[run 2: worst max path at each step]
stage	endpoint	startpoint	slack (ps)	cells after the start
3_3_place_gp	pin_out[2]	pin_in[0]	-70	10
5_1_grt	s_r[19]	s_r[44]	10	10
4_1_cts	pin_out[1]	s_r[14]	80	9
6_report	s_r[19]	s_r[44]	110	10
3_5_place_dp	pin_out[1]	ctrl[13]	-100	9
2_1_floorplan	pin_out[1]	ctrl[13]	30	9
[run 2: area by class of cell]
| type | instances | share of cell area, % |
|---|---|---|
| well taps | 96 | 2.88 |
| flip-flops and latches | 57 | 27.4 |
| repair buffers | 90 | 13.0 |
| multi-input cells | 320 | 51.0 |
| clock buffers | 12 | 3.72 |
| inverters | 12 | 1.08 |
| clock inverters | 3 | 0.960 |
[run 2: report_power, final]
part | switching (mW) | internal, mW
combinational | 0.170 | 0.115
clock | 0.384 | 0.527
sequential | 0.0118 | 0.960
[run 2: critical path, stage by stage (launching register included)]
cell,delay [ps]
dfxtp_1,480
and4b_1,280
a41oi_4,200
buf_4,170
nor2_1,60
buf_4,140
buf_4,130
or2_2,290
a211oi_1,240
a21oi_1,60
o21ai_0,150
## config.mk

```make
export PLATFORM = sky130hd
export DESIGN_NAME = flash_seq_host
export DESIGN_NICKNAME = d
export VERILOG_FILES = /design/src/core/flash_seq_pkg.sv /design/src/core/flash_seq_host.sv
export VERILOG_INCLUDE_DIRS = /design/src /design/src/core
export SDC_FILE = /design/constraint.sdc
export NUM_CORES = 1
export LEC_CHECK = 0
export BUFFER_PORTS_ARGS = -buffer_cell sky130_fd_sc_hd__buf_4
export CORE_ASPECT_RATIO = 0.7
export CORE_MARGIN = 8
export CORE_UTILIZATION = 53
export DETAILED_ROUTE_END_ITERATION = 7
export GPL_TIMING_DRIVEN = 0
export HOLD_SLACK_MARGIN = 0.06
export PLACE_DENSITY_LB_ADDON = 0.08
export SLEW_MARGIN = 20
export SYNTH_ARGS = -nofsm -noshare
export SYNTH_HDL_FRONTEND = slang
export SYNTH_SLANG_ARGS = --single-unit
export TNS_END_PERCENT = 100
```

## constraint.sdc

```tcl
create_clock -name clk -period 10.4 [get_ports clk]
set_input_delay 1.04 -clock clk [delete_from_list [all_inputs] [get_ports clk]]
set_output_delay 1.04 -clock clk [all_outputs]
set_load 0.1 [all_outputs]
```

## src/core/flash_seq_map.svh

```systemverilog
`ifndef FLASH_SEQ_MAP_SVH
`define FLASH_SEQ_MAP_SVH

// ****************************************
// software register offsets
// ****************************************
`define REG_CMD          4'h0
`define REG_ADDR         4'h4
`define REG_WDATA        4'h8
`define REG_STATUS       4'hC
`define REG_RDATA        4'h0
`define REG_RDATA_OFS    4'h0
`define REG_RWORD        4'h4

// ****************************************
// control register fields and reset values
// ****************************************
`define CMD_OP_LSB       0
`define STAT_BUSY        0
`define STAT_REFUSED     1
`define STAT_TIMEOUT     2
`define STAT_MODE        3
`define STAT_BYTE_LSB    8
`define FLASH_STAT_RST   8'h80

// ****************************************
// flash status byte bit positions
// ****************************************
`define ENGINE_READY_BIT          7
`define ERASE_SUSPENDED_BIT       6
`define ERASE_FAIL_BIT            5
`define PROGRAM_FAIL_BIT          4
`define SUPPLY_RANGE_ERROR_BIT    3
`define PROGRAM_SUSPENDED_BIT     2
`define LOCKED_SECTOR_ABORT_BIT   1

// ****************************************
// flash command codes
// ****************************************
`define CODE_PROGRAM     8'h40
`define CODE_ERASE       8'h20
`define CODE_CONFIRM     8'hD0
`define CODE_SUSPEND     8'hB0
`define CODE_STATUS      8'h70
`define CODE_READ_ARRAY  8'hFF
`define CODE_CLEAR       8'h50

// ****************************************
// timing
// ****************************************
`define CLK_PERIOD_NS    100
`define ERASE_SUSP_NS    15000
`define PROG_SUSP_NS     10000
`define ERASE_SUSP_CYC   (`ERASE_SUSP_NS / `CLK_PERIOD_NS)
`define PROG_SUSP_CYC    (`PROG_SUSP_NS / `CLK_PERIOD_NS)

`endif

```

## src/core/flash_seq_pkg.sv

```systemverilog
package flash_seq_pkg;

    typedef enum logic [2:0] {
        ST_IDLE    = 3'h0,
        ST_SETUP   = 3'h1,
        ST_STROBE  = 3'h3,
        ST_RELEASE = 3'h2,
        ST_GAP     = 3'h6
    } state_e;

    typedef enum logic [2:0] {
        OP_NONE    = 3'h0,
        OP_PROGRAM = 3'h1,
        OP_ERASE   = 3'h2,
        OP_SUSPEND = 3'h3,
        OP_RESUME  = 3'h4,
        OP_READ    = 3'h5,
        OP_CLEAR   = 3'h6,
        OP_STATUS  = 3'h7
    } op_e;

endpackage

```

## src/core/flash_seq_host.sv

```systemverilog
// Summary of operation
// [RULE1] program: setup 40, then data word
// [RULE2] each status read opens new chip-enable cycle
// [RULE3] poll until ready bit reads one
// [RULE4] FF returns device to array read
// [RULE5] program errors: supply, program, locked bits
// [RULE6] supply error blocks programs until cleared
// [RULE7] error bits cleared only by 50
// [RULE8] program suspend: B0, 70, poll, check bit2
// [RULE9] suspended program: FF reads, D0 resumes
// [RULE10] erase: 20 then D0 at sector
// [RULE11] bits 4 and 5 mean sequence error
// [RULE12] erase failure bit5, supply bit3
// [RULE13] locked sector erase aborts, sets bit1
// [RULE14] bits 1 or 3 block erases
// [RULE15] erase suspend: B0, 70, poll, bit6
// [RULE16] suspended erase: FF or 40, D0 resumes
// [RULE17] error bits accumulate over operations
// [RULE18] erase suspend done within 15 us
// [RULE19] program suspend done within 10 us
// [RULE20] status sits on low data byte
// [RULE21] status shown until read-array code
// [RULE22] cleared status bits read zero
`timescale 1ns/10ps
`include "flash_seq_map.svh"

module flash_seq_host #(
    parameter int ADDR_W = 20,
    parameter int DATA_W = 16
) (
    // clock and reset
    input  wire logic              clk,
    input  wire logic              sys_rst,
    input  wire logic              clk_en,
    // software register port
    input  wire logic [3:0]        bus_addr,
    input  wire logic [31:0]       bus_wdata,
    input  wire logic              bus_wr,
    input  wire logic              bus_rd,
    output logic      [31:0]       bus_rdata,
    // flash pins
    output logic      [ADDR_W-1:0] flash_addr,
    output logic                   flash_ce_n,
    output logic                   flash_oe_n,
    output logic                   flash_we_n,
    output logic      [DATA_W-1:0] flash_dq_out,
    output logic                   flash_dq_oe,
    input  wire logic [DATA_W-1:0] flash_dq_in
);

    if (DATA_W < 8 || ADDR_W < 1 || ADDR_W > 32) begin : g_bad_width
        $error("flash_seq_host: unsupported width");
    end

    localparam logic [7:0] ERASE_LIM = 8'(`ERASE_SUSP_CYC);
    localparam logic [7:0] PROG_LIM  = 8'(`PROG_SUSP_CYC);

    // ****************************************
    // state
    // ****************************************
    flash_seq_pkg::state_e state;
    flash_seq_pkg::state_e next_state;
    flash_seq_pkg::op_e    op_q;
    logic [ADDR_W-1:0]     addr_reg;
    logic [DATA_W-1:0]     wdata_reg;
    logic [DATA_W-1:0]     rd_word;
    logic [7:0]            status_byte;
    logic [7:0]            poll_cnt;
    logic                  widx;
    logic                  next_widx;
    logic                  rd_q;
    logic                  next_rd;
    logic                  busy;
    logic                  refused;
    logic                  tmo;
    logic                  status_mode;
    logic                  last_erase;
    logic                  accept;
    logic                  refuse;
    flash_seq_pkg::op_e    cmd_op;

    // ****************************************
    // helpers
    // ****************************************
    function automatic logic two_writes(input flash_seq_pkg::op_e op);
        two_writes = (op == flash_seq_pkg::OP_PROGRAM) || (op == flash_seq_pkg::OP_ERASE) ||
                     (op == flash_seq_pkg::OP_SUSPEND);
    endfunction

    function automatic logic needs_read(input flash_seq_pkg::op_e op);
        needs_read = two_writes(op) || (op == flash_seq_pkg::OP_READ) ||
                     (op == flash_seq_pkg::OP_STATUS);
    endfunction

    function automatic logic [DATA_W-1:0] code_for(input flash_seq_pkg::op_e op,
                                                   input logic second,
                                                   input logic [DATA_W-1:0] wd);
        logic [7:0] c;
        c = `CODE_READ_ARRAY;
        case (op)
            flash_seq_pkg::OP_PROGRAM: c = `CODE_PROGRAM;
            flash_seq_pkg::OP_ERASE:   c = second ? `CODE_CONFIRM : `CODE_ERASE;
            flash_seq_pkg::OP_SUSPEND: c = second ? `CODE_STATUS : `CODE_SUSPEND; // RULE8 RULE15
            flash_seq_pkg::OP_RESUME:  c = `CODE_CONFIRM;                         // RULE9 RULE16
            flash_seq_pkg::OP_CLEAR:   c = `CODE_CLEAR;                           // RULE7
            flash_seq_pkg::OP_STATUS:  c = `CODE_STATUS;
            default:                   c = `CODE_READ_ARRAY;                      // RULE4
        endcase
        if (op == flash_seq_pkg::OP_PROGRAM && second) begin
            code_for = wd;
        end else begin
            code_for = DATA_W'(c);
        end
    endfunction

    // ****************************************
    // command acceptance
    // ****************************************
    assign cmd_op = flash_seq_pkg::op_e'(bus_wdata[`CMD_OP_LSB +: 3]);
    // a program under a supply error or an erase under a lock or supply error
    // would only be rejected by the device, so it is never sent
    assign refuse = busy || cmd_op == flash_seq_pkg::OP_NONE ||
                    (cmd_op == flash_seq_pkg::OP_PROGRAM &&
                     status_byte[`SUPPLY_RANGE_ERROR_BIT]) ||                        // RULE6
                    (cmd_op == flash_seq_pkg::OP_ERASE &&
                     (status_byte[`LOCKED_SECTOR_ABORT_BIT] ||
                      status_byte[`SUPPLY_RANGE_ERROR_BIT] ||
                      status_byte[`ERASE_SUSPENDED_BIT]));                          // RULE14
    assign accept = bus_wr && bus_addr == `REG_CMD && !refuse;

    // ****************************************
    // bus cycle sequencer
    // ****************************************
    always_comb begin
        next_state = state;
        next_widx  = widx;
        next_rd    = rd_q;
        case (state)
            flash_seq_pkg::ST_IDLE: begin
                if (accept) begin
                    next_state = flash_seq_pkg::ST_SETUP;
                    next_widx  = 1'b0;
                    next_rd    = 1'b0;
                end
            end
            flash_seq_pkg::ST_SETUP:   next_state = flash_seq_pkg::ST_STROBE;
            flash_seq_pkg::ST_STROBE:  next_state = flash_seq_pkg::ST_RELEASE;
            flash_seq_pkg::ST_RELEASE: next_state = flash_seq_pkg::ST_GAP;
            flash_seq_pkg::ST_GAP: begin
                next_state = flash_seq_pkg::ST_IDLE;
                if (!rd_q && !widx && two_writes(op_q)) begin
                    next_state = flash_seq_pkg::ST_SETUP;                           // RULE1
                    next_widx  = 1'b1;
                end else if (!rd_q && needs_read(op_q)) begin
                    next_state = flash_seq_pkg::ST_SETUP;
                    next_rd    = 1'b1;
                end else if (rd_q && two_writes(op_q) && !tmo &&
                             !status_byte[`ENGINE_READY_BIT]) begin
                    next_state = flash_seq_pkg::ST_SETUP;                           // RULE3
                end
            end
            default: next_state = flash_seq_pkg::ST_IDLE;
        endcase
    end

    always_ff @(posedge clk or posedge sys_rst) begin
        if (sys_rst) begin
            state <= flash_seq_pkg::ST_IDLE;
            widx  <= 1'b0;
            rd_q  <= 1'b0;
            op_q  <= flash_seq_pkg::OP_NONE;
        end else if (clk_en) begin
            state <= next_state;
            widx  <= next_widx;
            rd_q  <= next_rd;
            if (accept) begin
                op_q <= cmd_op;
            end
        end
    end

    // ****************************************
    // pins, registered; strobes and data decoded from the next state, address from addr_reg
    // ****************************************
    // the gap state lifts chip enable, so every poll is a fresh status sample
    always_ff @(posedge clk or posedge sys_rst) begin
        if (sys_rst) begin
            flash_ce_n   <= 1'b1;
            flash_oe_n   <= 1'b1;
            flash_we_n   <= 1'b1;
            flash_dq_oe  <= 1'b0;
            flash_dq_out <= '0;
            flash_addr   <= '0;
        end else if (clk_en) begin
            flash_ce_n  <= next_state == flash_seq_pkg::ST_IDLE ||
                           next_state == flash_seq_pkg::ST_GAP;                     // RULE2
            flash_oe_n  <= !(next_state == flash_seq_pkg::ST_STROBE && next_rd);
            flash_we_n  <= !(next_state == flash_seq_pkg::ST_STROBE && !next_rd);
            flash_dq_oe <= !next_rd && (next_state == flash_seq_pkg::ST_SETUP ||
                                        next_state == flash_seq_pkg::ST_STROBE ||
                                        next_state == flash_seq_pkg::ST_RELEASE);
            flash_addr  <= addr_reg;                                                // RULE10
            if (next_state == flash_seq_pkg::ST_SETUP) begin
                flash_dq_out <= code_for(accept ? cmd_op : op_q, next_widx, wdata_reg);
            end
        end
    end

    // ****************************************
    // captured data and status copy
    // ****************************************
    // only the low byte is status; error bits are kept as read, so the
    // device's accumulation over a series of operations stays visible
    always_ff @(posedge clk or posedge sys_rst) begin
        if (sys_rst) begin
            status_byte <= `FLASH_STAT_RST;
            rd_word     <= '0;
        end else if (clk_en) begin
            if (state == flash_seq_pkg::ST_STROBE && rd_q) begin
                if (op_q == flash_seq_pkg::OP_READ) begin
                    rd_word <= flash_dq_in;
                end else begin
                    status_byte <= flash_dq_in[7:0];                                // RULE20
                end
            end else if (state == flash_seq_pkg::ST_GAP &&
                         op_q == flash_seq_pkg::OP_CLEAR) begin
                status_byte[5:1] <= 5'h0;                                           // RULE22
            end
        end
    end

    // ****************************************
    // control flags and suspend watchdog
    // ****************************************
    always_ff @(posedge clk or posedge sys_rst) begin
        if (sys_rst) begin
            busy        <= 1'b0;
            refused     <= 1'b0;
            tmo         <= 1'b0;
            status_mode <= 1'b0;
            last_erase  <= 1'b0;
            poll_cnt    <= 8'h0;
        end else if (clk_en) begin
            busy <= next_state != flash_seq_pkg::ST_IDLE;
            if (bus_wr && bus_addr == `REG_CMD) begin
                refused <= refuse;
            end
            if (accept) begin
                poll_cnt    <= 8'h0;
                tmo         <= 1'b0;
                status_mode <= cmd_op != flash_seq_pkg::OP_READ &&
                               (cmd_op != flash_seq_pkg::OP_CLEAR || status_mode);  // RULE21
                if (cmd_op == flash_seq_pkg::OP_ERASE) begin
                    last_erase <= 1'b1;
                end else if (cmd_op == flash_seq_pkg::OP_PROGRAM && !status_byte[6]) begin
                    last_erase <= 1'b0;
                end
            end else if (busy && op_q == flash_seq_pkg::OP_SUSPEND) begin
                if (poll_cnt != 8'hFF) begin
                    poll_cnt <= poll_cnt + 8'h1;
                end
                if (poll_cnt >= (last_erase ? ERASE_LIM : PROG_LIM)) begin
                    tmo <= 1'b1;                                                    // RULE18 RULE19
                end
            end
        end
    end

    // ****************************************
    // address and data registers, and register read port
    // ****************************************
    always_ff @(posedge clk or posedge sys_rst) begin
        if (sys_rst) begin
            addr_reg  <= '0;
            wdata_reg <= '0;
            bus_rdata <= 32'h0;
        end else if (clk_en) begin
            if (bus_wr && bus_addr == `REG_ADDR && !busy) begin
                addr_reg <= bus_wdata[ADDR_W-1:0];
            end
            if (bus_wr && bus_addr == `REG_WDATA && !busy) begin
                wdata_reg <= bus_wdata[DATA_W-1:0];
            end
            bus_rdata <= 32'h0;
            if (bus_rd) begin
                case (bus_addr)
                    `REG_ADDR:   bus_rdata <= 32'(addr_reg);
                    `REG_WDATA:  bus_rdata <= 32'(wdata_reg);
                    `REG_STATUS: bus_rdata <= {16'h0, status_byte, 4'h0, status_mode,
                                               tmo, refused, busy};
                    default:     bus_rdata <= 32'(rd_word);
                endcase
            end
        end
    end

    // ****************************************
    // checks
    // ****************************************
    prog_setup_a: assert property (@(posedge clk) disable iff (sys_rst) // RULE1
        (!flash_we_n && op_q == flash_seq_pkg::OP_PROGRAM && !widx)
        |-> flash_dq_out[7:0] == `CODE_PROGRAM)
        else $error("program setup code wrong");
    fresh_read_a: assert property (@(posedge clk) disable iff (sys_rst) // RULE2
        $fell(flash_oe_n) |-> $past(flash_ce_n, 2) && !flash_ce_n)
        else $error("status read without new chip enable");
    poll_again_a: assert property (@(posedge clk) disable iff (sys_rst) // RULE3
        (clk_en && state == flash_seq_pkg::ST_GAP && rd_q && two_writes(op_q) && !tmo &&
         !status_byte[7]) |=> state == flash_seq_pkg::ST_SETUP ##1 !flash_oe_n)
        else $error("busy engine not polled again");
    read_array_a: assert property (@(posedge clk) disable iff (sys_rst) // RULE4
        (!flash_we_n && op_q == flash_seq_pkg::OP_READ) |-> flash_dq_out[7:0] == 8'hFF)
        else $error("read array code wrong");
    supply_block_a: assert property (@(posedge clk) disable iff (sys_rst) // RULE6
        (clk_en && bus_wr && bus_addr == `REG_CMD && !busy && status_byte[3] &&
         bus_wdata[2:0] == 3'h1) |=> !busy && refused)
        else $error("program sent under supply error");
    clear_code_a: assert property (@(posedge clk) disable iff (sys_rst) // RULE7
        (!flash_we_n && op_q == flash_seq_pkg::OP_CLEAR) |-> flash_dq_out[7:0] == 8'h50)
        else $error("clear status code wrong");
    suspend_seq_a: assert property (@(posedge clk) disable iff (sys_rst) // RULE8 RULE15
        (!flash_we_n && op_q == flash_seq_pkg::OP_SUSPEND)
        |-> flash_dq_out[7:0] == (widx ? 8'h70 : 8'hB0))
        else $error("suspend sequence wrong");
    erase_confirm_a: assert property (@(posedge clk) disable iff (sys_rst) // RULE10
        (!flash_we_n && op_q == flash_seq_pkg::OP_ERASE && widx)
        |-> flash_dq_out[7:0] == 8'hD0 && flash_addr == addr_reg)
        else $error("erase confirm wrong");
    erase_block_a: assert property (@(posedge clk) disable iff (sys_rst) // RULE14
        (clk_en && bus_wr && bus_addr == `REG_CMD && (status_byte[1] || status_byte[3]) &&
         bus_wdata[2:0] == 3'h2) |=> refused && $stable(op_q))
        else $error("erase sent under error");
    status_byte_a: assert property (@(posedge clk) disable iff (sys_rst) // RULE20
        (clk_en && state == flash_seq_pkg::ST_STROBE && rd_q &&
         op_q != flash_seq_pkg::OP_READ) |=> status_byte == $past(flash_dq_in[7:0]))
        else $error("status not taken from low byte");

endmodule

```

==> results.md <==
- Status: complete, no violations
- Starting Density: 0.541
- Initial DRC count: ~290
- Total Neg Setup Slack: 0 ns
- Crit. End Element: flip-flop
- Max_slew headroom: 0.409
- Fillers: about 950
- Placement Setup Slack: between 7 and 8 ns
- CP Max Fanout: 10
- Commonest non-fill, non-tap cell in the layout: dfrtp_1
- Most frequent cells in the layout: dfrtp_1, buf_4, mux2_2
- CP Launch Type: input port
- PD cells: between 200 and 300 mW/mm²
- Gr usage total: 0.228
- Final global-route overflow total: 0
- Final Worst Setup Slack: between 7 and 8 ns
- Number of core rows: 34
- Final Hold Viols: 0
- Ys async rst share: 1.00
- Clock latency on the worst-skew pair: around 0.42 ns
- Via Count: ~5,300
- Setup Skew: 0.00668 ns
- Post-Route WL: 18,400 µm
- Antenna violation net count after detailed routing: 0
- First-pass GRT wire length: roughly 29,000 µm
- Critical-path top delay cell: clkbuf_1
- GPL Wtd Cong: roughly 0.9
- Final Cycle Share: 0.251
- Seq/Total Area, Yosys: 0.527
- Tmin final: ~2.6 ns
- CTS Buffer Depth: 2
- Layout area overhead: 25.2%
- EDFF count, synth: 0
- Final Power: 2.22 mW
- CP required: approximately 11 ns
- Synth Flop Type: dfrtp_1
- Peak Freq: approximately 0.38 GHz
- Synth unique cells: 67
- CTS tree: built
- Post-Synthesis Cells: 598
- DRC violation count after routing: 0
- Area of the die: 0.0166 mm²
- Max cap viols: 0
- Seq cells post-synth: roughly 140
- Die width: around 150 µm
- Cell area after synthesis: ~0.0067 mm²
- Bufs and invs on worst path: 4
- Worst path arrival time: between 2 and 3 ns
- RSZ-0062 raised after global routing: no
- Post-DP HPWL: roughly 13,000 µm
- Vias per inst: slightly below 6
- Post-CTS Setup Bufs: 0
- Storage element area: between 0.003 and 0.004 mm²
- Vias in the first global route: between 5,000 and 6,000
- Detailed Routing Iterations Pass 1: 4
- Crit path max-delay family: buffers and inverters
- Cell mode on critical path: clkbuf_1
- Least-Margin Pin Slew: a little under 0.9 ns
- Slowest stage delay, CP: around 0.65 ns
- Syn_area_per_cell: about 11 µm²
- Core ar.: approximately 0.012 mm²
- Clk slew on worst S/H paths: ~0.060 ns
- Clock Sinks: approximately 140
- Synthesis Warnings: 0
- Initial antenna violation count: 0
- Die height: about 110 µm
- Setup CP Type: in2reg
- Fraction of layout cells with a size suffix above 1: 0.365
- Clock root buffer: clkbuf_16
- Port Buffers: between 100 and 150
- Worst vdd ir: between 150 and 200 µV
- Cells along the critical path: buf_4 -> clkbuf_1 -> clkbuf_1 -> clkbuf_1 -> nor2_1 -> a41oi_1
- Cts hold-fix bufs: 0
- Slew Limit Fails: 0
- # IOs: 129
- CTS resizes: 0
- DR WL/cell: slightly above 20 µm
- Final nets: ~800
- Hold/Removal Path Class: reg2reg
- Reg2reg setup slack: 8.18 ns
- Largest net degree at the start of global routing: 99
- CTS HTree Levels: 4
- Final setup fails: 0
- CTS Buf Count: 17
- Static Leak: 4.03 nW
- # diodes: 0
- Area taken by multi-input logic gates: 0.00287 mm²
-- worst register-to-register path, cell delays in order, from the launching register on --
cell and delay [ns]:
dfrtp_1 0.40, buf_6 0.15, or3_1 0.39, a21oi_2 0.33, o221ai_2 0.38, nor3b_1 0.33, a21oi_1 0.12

■ ■ ■ ■ ■

Exercise requirements =
Every line of the material above that contains "Vias" should be counted; give the total only.

Task response =
2